Training is an integral part of ensuring employees perform their jobs correctly, efficiently, and safely. Sometimes it can be confusing what training MUST be conducted versus what is RECOMMENDED. Certain states may impose specific training requirements. For example, California requires employers to conduct very specific training for both supervisors and managers AND employees on the topic of sexual harassment. Similarly, certain states require certain safety training that may go beyond OSHA’s requirement. This article summarizes federal and general training obligations and recommendations.
The Occupational Safety & Health Administration’s (OSHA) guide, Training Requirements in OSHA Standards provides a comprehensive explanation of which OSHA standards require training. Certain industries and certain jobs require specific training under the OSH Act. For example, if you have employees that work with hazardous chemicals, you must provide training at hire and at least once a year thereafter on the Act’s hazard communication standards.
The Environmental Protection Agency also has training requirements that generally overlap with those of OSHA. Again, depending on the nature of your business and the nature of the job, such training could include removal and proper disposal of asbestos, or Hazwoper training in compliance with the Resource Conservation & Recovery Act, which applies to generators of hazardous waste, lead safety.

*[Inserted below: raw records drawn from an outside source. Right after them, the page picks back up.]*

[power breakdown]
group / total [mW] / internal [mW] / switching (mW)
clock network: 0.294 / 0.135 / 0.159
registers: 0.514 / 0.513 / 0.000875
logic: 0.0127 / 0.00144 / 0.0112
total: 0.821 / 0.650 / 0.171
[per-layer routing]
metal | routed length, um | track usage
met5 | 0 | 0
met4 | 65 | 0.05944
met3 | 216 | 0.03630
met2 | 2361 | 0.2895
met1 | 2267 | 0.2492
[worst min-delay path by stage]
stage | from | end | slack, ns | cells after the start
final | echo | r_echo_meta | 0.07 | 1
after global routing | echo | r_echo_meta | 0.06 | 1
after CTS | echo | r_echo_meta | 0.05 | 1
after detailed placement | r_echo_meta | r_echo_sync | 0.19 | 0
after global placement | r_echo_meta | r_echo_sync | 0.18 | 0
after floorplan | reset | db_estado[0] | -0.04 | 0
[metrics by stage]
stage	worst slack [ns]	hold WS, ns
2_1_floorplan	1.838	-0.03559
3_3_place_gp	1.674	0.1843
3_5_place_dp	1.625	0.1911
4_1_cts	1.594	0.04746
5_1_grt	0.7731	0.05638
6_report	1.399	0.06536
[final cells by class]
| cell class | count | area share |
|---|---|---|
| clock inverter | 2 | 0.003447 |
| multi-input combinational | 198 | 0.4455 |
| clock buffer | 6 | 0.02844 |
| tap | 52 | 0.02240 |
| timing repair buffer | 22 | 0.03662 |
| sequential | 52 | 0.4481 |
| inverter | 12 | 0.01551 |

The Federal Motor Carrier Safety Administration (FMCSA) and the Department of Transportation (DOT), have specific training requirements for commercial drivers – especially those carrying hazardous materials.
For those companies that are required to comply with the Federal Drug-Free Workplace requirements, supervisors must be trained on your policy, how to document potential problems and maintain confidentiality.
Even if the federal drug-free workplace requirements don’t apply to your organization, it’s recommended that we training both supervisors and employees on the topic of substance abuse – how to recognize it, how to prevent it, how to get help, etc.
As discussed above, some states, such as California, require annual sexual harassment training. Even though not required in all states, it is a recommended practice that you conduct annual sexual harassment training for all employees because it provides a defense for the company in the event of a lawsuit alleging harassment. Also, this shouldn’t just focus on sexual discrimination/harassment but should be expanded to include other types of discrimination or harassment including age, race, religion, national origin, etc. It is also recommended that training for the general employee population be conducted separately from the training provided to supervisors/managers. This enables employees to ask questions and express concerns about what may be occurring in their departments. It also allows the company to focus on its expectations of supervisors/managers in their compliance with the organization’s policy against discrimination/harassment.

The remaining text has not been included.